An optoelectronic switching device having a function in which the internal state is changed by a light information signal of a small energy, and the light information is stored is an indispensable device for a parallel information processing system, an optical switching system, an optical measurement system, etc. Such an optoelectronic switching device is described on pages 596 to 600 of "Journal of Applied Physics, 59(2), 15, Jan. 1986." This optoelectronic switching device is a pnpn thyristor structure, and comprises an anode layer of p-AlGaAs, a cathode layer of n-AlGaAs, an n-gate layer of n-GaAs, and a p-gate layer of p-GaAs, wherein bandgap energies of the n- and p-gate layers are narrower than those of the anode and cathode layers, and the n- and p-gate layers are sandwiched by the anode and cathode layers.
The pnpn thyristor device is changed from the high impedance state to the low impedance state in accordance with its turning-on. In this low impedance state, carriers are mainly injected into the n-gate layer and confined therein, because the gate layers are formed by semiconductors having the bandgap energies narrower than those of the anode and cathode layers. As a result, light is emitted from the pnpn thyristor device. Although the p-gate layer is of a high concentration and a thin film in the pnpn thyristor device to improve the light emitting efficiency and the light emitting sensitivity, this pnpn thyristor device is basically a pnpn semiconductor device.
Such a pnpn semiconductor device is turned on to shift from the high impedance state to the low impedance state in accordance with an applied voltage which is more than a switching voltage Vs. This switching voltage Vs shifts in a direction of a low voltage in accordance with an input light incident to the pnpn semiconductor device. The shifted switching voltage is indicated by Vss hereinafter. Once the pnpn semiconductor device is turned on in accordance with the input light incident thereto and the shifted switching voltage Vss applied thereto, it remains turned on even after the shutting-off of the input light. The low impedance state is held by applying a holding voltage lower than the shifted switching voltage to the pnpn semiconductor device, and reset by applying a resetting voltage lower than the holding voltage to the pnpn semiconductor device. Therefore, the pnpn semiconductor device can be used for an optical memory device.

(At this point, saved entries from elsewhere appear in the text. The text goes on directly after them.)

### src/include/rso_regs.svh
// Register map, field positions, reset values and timing counts
// Assumes a 125 MHz hclk and word-aligned AHB-Lite accesses
`ifndef RSO_REGS_SVH
`define RSO_REGS_SVH

// ****************************************
// Offsets
// ****************************************
`define RSO_OFS_CTRL     8'h1c
`define RSO_OFS_MONSEL   8'h20
`define RSO_OFS_IRQ_STAT 8'h24
`define RSO_OFS_IRQ_MASK 8'h28
`define RSO_OFS_STATE    8'h2c

// ****************************************
// Control fields
// ****************************************
`define RSO_CTRL_DIFF     0
`define RSO_CTRL_PRI_PWR  1
`define RSO_CTRL_SEC_PWR  2
`define RSO_CTRL_STAY     3
`define RSO_CTRL_AUTO     4
`define RSO_CTRL_USE_PIN  5
`define RSO_CTRL_SEL_SEC  6
`define RSO_CTRL_DG_OFF   7
`define RSO_CTRL_RESET    8'h00
`define RSO_MONSEL_RESET  5'h00

// ****************************************
// Monitor selection codes
// ****************************************
`define RSO_MON_LOCK_ALL  5'h1a
`define RSO_MON_CLK_N     5'h1b
`define RSO_MON_SEL_REF   5'h1c
`define RSO_MON_LOCK_N    5'h1d
`define RSO_MON_HOLD_N    5'h1e
`define RSO_MON_LDPIN_N   5'h1f

// ****************************************
// Interrupt bits and timing
// ****************************************
`define RSO_IRQ_SEL_CHG   0
`define RSO_IRQ_AUTO_SW   1
`define RSO_CLK_NS        8
`define RSO_DG_NS         64
`define RSO_DG_CYC        ((`RSO_DG_NS + `RSO_CLK_NS - 1) / `RSO_CLK_NS)

`endif

### src/include/rso_pkg.sv
// Types for the reference switchover block
// Assumes rso_regs.svh is compiled alongside
package rso_pkg;

	typedef enum logic [1:0]
	{
		RSO_ST_PRI = 2'b01,
		RSO_ST_SEC = 2'b10
	} rso_state_t;

	typedef logic [7:0] rso_byte_t;

endpackage : rso_pkg
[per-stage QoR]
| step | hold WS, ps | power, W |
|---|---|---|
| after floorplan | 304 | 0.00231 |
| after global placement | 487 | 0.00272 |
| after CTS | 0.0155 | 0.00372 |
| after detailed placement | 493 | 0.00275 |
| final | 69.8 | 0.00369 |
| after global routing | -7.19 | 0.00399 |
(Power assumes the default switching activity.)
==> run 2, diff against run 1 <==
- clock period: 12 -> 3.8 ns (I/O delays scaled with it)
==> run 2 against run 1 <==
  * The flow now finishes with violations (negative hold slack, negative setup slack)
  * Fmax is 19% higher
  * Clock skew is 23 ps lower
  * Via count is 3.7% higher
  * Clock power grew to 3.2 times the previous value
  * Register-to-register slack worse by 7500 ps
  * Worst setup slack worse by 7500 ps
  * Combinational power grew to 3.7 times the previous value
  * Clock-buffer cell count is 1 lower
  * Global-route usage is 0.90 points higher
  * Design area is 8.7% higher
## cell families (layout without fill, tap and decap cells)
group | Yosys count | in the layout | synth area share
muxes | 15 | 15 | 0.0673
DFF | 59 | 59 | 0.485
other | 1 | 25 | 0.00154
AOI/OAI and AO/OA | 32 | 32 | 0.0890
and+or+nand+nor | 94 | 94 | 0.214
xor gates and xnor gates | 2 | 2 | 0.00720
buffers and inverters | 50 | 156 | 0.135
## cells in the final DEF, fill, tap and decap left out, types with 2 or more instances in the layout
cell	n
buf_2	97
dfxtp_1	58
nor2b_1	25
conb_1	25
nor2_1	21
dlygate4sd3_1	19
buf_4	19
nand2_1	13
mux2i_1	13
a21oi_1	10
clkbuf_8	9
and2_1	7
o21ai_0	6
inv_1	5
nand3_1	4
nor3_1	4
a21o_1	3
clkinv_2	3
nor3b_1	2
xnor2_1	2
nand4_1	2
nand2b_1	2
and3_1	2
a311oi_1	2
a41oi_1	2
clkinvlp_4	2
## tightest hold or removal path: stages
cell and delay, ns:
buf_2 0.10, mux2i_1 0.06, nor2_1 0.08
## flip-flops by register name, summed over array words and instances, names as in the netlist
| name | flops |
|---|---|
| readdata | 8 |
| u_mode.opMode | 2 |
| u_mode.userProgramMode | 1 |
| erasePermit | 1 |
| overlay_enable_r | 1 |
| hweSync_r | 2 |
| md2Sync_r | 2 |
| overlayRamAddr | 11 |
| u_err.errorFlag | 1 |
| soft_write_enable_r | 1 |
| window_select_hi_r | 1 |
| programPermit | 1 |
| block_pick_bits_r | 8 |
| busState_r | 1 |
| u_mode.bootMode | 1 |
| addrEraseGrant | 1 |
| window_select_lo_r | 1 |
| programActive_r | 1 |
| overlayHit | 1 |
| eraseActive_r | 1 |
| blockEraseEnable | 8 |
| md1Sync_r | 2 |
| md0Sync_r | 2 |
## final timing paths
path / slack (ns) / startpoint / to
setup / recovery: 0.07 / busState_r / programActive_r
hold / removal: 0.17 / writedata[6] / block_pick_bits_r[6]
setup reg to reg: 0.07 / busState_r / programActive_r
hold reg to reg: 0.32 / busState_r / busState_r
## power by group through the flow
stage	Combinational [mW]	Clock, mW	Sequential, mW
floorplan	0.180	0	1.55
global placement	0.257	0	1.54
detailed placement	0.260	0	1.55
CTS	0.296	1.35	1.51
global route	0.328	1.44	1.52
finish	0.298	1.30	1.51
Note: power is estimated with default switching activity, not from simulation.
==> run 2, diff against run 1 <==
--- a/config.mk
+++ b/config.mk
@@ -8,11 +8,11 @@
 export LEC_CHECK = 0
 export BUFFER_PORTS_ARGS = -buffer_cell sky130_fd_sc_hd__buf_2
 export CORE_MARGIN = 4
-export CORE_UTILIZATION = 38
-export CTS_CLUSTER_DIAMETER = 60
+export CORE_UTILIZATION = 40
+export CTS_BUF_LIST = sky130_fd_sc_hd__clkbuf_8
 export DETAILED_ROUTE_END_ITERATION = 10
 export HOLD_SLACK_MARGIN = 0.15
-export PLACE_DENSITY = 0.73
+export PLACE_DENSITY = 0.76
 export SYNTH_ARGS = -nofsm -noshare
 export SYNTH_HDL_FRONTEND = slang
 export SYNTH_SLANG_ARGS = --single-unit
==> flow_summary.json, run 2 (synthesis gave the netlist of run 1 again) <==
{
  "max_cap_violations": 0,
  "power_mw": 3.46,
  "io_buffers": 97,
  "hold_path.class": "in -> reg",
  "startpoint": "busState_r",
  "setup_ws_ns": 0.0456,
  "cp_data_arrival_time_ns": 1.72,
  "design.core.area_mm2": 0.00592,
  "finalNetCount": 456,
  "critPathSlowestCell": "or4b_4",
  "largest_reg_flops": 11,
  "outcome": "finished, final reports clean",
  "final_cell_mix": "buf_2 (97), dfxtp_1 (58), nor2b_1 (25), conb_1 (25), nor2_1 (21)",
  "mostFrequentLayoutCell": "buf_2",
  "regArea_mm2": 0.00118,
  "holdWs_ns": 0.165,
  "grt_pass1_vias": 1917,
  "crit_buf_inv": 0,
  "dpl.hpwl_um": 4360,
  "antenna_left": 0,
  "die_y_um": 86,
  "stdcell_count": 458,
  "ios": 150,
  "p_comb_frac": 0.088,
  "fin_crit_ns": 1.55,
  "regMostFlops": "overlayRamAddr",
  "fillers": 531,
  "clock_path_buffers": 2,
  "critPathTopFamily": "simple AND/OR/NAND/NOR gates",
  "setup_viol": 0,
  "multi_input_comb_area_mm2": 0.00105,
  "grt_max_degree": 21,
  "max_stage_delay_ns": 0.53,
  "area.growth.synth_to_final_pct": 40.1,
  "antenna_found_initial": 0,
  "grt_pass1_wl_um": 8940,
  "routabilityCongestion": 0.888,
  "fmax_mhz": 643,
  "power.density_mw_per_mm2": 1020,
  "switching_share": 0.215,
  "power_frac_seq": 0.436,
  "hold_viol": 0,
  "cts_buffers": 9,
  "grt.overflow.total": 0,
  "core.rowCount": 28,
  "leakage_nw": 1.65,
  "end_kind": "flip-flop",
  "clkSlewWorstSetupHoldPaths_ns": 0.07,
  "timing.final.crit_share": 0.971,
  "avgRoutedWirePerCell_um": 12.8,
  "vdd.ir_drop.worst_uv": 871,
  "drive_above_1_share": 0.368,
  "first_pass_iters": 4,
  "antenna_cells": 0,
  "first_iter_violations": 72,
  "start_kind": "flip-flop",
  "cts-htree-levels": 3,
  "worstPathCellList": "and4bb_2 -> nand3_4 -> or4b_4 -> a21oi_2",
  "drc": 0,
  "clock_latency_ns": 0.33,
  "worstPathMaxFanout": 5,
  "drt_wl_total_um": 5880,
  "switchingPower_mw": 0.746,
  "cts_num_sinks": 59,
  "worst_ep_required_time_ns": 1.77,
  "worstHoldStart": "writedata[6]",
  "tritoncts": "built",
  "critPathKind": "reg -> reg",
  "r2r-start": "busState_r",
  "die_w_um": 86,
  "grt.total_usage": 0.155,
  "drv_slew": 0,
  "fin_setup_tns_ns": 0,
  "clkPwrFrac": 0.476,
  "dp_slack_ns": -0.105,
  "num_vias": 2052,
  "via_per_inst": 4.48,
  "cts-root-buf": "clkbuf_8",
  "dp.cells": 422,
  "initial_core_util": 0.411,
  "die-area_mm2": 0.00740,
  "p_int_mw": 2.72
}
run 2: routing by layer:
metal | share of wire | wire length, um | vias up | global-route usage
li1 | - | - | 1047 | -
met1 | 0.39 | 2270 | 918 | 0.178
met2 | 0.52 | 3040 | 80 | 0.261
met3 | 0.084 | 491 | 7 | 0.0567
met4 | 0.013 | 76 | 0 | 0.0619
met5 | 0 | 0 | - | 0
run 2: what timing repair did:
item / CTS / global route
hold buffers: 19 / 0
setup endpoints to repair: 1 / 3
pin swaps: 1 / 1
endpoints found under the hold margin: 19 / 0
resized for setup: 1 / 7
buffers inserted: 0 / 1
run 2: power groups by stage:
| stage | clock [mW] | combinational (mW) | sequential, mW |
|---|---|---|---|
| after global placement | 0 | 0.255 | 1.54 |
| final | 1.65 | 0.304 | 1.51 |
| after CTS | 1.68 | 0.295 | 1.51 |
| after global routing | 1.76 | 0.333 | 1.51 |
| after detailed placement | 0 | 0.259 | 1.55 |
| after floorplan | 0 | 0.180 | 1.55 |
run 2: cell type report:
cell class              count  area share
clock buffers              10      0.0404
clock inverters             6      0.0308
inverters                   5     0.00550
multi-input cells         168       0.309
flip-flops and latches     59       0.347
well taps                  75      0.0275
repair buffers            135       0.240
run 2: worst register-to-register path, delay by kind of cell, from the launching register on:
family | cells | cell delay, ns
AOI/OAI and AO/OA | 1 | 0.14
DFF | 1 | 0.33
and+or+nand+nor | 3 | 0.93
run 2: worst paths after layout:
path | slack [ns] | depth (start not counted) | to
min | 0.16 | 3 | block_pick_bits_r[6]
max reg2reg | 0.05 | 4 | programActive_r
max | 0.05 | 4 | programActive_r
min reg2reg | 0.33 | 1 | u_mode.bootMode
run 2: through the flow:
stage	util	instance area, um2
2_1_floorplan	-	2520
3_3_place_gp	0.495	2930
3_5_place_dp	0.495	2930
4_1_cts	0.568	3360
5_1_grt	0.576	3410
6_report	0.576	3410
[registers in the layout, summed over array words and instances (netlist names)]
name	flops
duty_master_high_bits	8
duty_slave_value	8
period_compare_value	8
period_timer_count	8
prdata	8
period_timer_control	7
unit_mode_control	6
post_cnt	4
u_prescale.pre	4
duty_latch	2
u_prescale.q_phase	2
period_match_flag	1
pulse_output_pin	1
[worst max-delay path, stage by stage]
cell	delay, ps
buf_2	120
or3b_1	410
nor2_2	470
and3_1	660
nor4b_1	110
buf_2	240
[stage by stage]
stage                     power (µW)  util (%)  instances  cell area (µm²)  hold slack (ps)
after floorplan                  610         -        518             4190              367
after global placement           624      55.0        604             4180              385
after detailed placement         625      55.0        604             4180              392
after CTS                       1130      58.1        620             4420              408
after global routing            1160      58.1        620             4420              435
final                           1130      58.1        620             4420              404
===== src/hdl/pin_mux_defs.svh =====
// Constants for the pin function multiplexer: offsets, fields, resets.
// Notes on behaviour
// Register indices zero to twelve are reserved, read as zero and ignore writes.
// Each low pin has a 2-bit field where 00 selects fiber signal detect and 11 hands it to GPIO.
// Each two-wire clock pin field in bits 15:8 selects the serial clock with 00 and GPIO with 11.
// GPIO selection for clock pin n only takes effect while two-wire mux control bit n is clear.
// Bits 15:14 of the second control register put both upper pins under GPIO control with 11.
// Bit 13 is an active-low output enable for the low power hold pin, default input.
// While the hold pin is an output it is driven with bit 12, default zero.
// Read-only bit 11 returns the current level of the hold pin.
// With bit 10 set two-wire outputs are released instead of driven high, else both levels are driven.
// With bit 9 set LED outputs are released instead of driven high, else both levels are driven.
// Bits 3:2 select the quick link loss output with 00 and GPIO with 11.
// Bits 1:0 select two-wire data with 00 and GPIO with 11, bits 5:4 and 7:6 give GPIO with 11.
// The pin input register returns the fourteen pin levels in bits 13:0, bits 15:14 zero.
// Software selects the general purpose page before access and returns to the main page after.
// A pin under GPIO control is driven only when its output enable bit is set.
// Pin levels pass a synchroniser before they can be read.
`ifndef PIN_MUX_DEFS_SVH
`define PIN_MUX_DEFS_SVH

// ----------------------------------------------------------------------
// Sizes
// ----------------------------------------------------------------------
`define PM_NPINS          14
`define PM_NSYNC          15
`define PM_HOLD_SYNC_BIT  14

// ----------------------------------------------------------------------
// Register indices; the byte address is four times the index
// ----------------------------------------------------------------------
`define PM_IDX_RSVD_LAST  6'h0C
`define PM_IDX_FUNC_SEL   6'h0D
`define PM_IDX_CTL_TWO    6'h0E
`define PM_IDX_PIN_IN     6'h0F
`define PM_IDX_GPIO_DATA  6'h10
`define PM_IDX_GPIO_DIR   6'h11

// ----------------------------------------------------------------------
// Reset values and write masks
// ----------------------------------------------------------------------
`define PM_RST_FUNC_SEL   16'h0000
`define PM_RST_CTL_TWO    16'h2600
`define PM_RST_GPIO       14'h0000
`define PM_CTL_TWO_WMASK  16'hF6FF

// ----------------------------------------------------------------------
// Field positions and codes
// ----------------------------------------------------------------------
`define PM_BIT_HOLD_OE_N  13
`define PM_BIT_HOLD_DATA  12
`define PM_BIT_HOLD_IN    11
`define PM_BIT_TWI_HIZ    10
`define PM_BIT_LED_HIZ    9
`define PM_CODE_DEDICATED 2'b00
`define PM_CODE_GPIO      2'b11
`define PM_PIN_SCL_FIRST  4
`define PM_PIN_SDA        8
`define PM_PIN_LINK_LOSS  9
`define PM_PIN_PAIR_FIRST 12

`endif


===== src/hdl/pin_mux_pkg.sv =====
// Types shared by the pin function multiplexer modules.
package pin_mux_pkg;
`include "pin_mux_defs.svh"

  // State of the register and pin driver top.
  typedef struct packed {
    logic [15:0]             func_sel;
    logic [15:0]             ctl_two;
    logic [`PM_NPINS-1:0]    gpio_data;
    logic [`PM_NPINS-1:0]    gpio_dir;
    logic [31:0]             rdata;
    logic                    ready;
    logic                    slverr;
    logic [`PM_NPINS-1:0]    pin_out;
    logic [`PM_NPINS-1:0]    pin_oe;
    logic                    hold_out;
    logic                    hold_oe;
    logic [3:0]              sig_det;
    logic                    sda_level;
    logic                    led_rel;
    logic                    twi_rel;
  } top_state_t;

  // State of the pin input synchroniser.
  typedef struct packed {
    logic [`PM_NSYNC-1:0] s1;
    logic [`PM_NSYNC-1:0] s2;
    logic [`PM_NSYNC-1:0] s3;
    logic [`PM_NSYNC-1:0] level;
  } sync_state_t;

endpackage : pin_mux_pkg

As understood from the above, this pnpn semiconductor device is turned on by an incident light having a predetermined light amount in the state that a predetermined switching voltage Vss is applied to the pnpn semiconductor device. Therefore, a logic circuit such as "AND", "OR", etc. is realized by controlling the light amount of the incident light, so that various logic calculations are carried out by combining the logic circuits. In fabricating an AND circuit, for instance, two pulse light signals A and B are supplied to the pnpn semiconductor device simultaneously. In this case, a total energy of the two pulse light signals A and B is a level by which the pnpn semiconductor device is turned on in the state that a predetermined switching voltage Vss is applied thereto, although the pnpn semiconductor device is not turned on due to the shortage of the light energy, where at least one of the two pulse light signals A and B is not applied thereto. The state of the low impedance in which the pnpn semiconductor device is turned on by receiving the two pulse light signals A and B is held therein by applying a predetermined voltage slightly higher than a holding voltage Vh and lower than the switching voltage Vss to the pnpn semiconductor device. Then, the switching voltage Vss which is a reading-out voltage is applied to the pnpn semiconductor device, so that a pulse light signal C is emitted from the pnpn semiconductor device in accordance with the turning-on state. On the other hand, the pulse light signal C is not obtained from the pnpn semiconductor device, where at least one of the two pulse light signals A and B is not applied to the pnpn semiconductor device, so that the low impedance state is not obtained therein. As a result, the following truth table which corresponds to a calculation in the AND circuit is obtained.
______________________________________ INPUT OUTPUT A B C ______________________________________ 1 1 1 1 0 0 0 1 0 0 0 0 ______________________________________
However, a conventional method for driving an optoelectronic switching device has a disadvantage in that plural light sources are necessary to provide a logic circuit, as described above in the case where the pnpn semiconductor device is turned on and off to realize the AND circuit. Therefore, where a predetermined number of the pnpn semiconductor devices are integrated in a predetermined area to carry out an optical parallel calculation, the integration circuit density is hard to be increased in the areal view point. A further disadvantage is that the optical alignment of optical systems for supplying plural input light signals to the pnpn semiconductor devices and receiving plural output light signals therefrom is difficult, and the number of power supplies is inevitably increased to result in the difficulty of controlling the timings of the turning on and off.